About this task: Copy every line from the data below in which the string "netlist" can be found.

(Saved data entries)
________________

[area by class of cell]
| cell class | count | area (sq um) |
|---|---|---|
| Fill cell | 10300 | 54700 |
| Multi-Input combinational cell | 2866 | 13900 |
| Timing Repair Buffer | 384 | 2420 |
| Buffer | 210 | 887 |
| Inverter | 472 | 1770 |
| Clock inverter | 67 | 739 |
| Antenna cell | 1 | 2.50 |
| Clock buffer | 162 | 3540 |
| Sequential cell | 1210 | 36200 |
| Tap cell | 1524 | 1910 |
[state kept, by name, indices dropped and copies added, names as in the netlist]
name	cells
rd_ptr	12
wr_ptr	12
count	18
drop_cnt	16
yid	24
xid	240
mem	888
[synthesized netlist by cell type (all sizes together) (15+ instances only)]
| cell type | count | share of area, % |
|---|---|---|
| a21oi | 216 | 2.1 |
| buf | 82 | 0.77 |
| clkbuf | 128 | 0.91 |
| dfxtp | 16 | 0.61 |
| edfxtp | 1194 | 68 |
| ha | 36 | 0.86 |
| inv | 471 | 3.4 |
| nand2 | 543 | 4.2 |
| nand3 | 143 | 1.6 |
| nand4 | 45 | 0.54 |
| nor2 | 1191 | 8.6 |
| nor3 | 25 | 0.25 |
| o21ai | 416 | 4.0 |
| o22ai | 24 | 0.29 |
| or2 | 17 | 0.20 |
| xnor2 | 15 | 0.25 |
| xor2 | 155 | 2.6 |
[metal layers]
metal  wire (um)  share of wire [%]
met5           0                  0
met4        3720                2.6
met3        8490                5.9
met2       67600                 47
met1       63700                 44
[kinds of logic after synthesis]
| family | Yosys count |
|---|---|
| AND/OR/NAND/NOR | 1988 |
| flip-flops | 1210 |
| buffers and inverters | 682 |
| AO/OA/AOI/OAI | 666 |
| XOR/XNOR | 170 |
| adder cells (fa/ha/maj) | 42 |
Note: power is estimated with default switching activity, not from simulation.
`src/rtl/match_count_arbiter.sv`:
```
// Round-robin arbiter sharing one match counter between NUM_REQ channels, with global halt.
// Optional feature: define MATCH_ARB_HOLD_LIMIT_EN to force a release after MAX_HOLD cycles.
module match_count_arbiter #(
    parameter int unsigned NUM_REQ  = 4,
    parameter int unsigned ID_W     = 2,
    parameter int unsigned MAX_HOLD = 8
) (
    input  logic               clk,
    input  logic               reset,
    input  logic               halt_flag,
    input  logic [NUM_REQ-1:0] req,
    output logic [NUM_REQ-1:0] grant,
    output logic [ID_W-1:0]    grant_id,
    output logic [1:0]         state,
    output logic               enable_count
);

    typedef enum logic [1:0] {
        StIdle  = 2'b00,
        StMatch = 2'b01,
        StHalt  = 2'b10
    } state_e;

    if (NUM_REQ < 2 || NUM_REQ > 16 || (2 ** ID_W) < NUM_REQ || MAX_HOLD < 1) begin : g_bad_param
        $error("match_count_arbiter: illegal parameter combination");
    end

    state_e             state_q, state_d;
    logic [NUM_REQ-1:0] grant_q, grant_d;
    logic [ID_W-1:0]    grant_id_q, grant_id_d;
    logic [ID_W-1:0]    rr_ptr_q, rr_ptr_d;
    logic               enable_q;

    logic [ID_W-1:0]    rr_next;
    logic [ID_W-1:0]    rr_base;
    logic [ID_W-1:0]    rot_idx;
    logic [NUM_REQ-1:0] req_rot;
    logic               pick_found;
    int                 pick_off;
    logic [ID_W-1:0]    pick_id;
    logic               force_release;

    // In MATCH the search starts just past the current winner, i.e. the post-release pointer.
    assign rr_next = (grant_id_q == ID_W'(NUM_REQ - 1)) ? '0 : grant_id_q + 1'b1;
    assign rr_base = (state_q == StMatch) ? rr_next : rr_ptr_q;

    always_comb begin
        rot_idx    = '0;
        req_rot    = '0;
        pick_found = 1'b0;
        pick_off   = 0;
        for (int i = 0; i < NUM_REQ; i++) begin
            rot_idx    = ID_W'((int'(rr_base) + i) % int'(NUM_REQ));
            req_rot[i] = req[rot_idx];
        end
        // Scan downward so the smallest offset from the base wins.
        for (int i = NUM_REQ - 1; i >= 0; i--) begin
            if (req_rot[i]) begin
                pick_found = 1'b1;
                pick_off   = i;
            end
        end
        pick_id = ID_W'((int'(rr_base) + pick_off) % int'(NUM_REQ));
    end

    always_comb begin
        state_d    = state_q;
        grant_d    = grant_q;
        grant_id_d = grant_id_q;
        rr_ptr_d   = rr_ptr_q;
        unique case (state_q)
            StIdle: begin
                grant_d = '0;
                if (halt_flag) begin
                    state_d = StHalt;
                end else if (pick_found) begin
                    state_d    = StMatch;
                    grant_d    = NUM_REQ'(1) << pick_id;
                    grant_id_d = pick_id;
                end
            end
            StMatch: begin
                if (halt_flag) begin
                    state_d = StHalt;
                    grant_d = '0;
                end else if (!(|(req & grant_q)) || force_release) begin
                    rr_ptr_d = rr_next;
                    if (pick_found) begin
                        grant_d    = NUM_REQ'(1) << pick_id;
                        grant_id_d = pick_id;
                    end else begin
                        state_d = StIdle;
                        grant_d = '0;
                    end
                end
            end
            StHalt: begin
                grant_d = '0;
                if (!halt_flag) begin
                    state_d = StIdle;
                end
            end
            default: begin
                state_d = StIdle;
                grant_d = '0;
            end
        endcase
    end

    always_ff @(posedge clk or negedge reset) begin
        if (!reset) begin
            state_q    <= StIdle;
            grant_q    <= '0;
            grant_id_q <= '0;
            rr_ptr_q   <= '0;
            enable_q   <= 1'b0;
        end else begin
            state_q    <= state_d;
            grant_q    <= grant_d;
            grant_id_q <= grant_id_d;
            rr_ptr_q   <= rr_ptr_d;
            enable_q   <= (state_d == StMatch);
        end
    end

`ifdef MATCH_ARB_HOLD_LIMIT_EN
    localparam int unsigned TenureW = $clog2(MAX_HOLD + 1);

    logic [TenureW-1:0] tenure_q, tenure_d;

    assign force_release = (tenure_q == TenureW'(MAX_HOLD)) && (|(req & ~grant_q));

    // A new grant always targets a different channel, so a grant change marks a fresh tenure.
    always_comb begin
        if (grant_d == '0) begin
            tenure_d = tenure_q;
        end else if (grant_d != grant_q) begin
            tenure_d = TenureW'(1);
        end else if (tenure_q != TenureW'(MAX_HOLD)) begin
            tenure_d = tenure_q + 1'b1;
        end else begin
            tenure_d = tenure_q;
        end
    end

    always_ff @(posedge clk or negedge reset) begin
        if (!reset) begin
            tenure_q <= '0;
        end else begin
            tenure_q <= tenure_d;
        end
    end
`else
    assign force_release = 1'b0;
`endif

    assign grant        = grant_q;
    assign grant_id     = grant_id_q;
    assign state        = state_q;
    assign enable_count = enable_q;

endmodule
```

________________

Answer to this problem:
[state kept, by name, indices dropped and copies added, names as in the netlist]
[synthesized netlist by cell type (all sizes together) (15+ instances only)]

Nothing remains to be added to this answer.